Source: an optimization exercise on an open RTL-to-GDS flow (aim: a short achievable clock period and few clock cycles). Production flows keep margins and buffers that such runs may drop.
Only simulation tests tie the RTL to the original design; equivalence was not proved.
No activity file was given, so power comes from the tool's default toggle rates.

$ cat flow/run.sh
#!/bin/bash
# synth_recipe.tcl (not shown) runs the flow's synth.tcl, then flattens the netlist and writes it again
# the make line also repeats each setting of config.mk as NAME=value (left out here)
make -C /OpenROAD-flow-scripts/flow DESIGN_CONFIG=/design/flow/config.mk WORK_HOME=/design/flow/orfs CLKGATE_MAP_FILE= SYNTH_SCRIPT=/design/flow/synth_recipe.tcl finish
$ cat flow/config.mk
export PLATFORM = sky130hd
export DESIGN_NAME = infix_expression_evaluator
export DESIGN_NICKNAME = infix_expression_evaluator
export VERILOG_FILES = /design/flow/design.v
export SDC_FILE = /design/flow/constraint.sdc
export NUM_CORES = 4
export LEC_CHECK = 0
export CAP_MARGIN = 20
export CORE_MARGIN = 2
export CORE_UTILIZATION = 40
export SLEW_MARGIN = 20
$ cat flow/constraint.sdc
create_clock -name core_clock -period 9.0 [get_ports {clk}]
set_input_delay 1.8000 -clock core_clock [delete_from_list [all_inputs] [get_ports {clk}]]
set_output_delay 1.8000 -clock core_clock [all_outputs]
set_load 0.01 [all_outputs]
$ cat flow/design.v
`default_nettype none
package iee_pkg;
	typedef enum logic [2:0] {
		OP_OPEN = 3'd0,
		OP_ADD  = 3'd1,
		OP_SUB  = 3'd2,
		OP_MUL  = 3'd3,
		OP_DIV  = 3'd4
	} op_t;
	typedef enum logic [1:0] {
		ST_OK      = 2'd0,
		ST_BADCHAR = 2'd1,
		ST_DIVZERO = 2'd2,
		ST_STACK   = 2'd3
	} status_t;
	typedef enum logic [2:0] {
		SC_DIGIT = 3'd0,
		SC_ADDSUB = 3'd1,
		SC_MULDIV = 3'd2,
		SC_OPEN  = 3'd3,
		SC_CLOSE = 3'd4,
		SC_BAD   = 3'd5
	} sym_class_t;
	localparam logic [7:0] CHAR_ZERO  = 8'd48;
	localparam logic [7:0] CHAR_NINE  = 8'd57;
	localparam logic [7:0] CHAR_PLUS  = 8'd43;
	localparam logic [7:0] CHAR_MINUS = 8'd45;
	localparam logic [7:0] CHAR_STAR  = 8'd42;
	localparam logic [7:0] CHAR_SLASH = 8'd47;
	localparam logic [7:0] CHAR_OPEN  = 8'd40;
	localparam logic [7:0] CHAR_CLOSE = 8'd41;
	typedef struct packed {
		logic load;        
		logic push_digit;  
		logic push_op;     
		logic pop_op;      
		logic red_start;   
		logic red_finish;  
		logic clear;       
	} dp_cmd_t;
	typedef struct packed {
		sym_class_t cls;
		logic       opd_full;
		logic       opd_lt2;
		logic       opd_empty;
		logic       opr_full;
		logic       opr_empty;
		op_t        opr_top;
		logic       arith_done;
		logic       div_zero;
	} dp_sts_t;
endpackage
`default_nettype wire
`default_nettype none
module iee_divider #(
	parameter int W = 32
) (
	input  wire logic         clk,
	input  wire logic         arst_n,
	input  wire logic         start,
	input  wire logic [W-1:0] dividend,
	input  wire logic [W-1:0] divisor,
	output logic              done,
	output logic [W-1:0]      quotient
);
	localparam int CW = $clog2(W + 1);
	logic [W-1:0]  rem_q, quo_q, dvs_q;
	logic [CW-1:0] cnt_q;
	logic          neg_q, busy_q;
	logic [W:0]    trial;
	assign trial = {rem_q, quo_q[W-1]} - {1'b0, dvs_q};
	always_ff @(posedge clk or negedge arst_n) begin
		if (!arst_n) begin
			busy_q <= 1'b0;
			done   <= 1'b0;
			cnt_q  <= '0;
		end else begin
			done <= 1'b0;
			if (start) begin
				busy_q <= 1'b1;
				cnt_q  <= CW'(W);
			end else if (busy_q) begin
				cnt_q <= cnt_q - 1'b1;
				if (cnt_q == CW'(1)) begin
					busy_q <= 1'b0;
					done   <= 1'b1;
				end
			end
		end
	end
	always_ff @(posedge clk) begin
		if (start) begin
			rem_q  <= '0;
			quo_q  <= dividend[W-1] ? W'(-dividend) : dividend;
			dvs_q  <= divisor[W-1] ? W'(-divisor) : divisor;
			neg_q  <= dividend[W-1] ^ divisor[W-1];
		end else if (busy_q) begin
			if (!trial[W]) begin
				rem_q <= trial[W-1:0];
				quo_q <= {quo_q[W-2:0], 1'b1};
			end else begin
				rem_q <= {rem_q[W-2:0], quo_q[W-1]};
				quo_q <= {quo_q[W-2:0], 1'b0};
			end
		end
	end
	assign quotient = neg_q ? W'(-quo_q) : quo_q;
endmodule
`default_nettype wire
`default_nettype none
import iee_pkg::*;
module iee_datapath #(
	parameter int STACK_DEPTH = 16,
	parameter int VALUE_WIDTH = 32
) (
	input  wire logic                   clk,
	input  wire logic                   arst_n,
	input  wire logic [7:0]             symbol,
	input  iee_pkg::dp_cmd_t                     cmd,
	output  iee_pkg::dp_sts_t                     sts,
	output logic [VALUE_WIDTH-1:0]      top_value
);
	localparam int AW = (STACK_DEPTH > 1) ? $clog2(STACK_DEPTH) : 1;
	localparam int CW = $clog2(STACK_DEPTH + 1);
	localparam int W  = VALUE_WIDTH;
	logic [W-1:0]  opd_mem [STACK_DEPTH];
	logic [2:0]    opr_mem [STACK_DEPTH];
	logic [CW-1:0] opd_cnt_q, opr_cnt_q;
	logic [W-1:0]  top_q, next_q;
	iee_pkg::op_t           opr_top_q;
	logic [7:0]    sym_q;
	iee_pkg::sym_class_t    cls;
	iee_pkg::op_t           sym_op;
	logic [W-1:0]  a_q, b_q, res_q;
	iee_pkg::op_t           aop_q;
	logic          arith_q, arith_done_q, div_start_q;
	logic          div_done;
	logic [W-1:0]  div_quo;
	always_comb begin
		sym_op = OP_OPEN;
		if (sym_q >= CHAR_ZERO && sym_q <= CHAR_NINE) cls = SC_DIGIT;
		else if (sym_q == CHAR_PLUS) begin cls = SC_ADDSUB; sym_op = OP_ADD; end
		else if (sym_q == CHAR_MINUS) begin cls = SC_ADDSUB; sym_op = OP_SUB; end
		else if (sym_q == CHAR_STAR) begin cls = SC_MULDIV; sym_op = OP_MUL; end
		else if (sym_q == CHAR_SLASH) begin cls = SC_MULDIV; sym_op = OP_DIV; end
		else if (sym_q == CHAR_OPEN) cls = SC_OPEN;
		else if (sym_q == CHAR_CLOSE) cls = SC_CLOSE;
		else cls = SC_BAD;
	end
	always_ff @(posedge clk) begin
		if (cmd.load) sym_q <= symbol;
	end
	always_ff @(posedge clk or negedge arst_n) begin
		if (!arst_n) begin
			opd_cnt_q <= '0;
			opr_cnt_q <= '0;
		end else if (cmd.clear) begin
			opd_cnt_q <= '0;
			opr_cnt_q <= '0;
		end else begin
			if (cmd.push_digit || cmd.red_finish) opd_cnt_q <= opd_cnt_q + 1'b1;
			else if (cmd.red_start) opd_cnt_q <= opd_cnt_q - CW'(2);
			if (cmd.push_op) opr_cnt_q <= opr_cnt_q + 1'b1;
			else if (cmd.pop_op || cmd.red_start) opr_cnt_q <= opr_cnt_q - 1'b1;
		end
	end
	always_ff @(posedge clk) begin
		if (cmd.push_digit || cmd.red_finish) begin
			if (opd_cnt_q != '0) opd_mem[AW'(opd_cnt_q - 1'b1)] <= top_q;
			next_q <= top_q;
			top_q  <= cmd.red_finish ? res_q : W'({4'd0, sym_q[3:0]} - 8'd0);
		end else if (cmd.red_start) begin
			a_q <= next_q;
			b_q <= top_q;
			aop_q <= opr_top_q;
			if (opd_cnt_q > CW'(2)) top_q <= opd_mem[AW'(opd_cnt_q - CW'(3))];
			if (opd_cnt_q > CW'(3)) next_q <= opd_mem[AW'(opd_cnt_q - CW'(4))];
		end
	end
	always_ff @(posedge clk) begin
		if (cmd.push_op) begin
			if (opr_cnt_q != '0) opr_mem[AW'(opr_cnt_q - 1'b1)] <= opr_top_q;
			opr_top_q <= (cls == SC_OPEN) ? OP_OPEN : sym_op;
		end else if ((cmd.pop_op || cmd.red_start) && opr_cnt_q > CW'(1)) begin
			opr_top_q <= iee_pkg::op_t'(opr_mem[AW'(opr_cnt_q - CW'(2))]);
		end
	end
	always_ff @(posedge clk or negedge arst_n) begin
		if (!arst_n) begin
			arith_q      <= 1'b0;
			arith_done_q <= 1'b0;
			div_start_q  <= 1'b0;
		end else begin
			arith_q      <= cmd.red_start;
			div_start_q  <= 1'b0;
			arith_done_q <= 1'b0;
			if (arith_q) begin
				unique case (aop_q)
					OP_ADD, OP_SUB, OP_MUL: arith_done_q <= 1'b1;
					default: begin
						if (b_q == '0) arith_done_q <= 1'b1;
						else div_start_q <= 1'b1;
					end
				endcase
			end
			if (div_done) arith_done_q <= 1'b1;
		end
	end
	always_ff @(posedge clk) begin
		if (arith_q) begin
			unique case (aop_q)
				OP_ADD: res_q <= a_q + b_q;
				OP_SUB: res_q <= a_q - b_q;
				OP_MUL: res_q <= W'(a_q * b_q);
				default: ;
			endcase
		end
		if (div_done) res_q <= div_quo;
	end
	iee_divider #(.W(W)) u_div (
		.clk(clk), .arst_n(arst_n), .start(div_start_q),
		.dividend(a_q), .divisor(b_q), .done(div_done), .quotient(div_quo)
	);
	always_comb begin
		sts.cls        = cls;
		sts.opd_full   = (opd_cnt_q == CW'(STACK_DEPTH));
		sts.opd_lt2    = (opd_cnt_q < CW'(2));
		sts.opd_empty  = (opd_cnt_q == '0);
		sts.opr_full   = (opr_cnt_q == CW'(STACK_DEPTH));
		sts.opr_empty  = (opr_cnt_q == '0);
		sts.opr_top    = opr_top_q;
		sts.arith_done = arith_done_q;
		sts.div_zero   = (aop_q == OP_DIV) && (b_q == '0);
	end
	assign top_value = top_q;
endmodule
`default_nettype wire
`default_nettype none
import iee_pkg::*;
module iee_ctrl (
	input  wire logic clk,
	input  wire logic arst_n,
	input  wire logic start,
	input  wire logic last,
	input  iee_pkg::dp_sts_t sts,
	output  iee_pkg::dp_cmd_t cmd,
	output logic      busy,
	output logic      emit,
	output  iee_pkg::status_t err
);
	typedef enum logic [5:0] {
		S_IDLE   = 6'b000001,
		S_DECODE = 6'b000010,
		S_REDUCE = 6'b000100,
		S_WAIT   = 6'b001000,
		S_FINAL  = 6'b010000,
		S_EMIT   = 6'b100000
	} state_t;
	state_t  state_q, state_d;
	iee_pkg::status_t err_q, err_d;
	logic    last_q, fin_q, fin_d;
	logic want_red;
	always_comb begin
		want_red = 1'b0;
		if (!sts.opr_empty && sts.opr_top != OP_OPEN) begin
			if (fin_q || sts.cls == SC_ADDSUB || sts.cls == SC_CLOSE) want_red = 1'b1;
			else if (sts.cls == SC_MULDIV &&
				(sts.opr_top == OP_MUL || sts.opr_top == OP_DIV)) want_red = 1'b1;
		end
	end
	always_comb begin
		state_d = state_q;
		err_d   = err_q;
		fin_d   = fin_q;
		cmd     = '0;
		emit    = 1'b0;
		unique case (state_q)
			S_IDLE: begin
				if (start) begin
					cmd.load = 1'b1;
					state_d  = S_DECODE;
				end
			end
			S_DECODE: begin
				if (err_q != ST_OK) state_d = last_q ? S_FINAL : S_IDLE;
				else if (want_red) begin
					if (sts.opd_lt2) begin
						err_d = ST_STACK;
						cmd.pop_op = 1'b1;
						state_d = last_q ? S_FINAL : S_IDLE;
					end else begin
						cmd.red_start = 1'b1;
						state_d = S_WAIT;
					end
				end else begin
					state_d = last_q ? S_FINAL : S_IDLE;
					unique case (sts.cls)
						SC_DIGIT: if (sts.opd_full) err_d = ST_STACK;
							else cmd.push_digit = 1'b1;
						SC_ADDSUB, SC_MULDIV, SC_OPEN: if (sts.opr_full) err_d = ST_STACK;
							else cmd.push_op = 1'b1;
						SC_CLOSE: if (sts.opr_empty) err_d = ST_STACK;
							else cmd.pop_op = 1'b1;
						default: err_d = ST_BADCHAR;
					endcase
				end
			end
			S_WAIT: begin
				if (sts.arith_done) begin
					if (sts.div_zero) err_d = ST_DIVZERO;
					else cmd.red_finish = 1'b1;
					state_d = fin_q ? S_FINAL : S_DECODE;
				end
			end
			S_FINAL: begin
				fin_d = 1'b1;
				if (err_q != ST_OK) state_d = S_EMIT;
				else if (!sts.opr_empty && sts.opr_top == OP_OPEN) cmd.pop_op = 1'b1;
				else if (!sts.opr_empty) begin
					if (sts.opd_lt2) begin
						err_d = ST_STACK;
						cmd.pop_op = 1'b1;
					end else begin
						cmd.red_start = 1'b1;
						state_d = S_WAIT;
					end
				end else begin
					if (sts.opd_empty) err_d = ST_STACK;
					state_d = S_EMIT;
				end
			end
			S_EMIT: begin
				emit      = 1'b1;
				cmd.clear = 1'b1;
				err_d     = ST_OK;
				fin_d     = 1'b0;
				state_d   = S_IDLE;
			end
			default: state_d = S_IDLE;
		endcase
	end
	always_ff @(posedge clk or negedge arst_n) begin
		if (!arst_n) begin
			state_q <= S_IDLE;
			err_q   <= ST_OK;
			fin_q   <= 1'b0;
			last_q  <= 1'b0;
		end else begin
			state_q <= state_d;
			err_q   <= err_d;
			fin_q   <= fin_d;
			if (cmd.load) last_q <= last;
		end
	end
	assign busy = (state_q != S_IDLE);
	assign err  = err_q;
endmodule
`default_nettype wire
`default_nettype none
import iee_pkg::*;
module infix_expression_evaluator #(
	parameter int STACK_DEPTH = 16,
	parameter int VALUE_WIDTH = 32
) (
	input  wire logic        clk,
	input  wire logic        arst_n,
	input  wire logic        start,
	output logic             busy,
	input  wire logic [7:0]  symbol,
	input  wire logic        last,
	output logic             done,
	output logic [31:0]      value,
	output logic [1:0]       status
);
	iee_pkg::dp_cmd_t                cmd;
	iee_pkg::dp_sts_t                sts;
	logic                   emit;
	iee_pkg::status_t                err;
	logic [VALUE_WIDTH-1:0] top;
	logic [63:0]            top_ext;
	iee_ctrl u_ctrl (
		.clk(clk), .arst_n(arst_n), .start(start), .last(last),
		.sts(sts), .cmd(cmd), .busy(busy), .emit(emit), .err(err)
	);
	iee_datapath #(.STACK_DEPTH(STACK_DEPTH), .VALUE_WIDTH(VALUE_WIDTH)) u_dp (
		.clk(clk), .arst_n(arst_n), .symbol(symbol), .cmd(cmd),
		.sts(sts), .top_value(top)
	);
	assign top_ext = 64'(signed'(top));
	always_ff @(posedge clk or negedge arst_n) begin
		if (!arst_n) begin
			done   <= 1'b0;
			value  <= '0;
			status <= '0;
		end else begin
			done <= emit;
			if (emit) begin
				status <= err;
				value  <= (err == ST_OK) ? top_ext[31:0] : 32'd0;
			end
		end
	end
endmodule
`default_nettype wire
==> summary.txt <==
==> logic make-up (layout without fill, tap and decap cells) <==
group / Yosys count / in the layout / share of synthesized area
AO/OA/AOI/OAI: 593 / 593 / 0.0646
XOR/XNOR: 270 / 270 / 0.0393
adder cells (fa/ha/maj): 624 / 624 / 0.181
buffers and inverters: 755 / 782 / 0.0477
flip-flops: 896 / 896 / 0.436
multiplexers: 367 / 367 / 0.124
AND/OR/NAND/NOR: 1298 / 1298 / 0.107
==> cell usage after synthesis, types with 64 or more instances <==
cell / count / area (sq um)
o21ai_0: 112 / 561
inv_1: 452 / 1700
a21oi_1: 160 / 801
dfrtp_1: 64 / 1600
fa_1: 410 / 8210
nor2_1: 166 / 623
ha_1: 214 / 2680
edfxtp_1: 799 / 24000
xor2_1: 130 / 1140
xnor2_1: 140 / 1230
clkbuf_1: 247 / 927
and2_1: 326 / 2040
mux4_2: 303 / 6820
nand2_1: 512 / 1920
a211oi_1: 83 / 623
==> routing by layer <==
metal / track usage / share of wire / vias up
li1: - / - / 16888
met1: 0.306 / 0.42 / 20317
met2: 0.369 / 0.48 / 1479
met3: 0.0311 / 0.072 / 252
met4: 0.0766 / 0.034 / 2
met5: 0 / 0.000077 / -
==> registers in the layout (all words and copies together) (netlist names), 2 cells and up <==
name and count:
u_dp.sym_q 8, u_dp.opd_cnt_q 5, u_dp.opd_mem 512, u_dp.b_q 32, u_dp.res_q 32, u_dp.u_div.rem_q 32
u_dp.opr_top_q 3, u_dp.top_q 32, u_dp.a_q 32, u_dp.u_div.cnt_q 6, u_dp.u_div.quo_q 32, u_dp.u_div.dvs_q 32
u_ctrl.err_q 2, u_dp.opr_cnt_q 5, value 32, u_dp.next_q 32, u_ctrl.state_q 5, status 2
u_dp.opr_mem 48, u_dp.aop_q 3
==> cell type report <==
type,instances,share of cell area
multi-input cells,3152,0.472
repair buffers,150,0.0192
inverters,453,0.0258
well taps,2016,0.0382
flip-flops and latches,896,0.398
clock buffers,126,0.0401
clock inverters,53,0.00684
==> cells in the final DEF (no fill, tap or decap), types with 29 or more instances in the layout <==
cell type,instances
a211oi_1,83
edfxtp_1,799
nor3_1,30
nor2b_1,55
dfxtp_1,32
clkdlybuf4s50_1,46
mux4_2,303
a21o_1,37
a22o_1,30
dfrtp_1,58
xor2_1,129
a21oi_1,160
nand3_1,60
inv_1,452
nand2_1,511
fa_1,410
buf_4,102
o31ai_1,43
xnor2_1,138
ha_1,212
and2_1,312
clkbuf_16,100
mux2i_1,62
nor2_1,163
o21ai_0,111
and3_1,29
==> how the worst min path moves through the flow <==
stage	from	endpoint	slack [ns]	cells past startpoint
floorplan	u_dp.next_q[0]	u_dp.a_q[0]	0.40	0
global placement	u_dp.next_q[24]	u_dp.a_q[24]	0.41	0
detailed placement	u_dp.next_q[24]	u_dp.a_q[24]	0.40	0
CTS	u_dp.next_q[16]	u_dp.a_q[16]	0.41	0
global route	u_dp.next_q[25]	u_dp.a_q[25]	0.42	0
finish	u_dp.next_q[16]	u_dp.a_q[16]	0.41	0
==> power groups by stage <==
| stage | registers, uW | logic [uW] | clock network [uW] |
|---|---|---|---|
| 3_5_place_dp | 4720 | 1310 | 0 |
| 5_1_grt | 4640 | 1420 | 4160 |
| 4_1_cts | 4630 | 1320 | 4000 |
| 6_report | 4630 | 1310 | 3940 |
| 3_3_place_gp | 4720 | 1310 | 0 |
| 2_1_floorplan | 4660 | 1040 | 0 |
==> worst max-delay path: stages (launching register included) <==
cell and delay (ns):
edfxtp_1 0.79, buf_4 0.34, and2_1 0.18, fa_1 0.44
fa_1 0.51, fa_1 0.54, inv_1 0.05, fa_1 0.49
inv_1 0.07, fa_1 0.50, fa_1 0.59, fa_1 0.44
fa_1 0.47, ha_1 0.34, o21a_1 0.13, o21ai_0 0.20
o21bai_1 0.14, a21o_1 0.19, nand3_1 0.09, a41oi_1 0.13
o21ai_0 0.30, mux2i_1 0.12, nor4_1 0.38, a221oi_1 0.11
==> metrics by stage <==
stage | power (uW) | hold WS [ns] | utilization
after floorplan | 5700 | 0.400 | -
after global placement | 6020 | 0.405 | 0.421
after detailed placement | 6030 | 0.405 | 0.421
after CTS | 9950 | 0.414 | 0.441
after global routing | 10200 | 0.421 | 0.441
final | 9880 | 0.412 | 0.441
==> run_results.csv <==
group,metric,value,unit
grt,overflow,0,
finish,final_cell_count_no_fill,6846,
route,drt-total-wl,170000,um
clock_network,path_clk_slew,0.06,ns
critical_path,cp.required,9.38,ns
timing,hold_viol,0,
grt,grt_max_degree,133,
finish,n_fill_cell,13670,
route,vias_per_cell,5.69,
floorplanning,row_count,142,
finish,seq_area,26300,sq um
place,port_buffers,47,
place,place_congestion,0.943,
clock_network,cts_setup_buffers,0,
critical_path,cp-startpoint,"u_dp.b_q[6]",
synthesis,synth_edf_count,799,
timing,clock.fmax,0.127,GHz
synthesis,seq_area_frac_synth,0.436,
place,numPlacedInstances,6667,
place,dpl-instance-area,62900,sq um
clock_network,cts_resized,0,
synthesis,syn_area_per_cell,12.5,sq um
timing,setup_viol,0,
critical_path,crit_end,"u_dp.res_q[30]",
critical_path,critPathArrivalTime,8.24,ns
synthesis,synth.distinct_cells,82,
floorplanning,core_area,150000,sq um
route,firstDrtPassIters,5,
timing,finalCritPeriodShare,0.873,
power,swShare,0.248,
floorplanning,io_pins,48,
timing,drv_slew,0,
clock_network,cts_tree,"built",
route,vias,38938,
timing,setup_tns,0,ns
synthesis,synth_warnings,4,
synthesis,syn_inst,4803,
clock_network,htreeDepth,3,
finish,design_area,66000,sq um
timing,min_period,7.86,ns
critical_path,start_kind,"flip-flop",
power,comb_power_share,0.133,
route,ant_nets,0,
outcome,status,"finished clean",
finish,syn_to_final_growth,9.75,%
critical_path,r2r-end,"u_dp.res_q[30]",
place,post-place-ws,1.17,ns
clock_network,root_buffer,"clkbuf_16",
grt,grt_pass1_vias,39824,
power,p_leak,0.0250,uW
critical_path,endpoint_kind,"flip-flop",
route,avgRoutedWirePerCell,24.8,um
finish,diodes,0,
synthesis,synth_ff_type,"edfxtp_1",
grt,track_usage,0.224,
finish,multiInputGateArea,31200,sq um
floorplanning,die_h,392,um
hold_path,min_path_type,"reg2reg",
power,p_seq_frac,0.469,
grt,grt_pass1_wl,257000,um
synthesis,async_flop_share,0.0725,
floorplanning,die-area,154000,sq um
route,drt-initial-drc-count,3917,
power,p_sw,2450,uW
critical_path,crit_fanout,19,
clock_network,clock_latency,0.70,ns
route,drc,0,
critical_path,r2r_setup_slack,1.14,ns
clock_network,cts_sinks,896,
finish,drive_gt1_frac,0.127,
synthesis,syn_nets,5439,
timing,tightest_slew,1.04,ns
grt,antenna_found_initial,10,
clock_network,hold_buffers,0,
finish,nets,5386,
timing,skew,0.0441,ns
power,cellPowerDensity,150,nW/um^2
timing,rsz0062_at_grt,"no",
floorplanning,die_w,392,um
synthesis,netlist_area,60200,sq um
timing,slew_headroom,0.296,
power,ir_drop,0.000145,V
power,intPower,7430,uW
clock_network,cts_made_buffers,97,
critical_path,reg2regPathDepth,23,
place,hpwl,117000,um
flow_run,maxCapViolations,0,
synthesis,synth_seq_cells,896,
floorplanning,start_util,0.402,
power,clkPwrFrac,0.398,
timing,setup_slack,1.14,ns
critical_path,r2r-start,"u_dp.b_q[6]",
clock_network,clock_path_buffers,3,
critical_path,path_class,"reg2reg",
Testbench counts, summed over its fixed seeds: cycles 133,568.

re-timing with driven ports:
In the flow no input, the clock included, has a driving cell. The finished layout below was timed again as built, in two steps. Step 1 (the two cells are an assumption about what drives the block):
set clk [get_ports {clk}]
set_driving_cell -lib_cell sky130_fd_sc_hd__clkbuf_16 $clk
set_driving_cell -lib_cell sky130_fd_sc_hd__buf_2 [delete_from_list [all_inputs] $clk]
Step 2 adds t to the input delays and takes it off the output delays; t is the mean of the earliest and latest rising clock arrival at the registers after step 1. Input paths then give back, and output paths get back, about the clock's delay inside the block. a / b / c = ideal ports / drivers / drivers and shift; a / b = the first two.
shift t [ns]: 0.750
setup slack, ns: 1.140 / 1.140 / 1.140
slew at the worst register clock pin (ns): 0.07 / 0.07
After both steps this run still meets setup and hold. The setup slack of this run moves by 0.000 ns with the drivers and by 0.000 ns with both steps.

WORK ORDER – Out of the entries above, write out only the lines between the line holding "XOR/XNOR: 270 / 270 / 0.0393" and the line holding "mux4_2: 303 / 6820", inclusive, each exactly as given.

FINISHED EXERCISE –
XOR/XNOR: 270 / 270 / 0.0393
adder cells (fa/ha/maj): 624 / 624 / 0.181
buffers and inverters: 755 / 782 / 0.0477
flip-flops: 896 / 896 / 0.436
multiplexers: 367 / 367 / 0.124
AND/OR/NAND/NOR: 1298 / 1298 / 0.107
==> cell usage after synthesis, types with 64 or more instances <==
cell / count / area (sq um)
o21ai_0: 112 / 561
inv_1: 452 / 1700
a21oi_1: 160 / 801
dfrtp_1: 64 / 1600
fa_1: 410 / 8210
nor2_1: 166 / 623
ha_1: 214 / 2680
edfxtp_1: 799 / 24000
xor2_1: 130 / 1140
xnor2_1: 140 / 1230
clkbuf_1: 247 / 927
and2_1: 326 / 2040
mux4_2: 303 / 6820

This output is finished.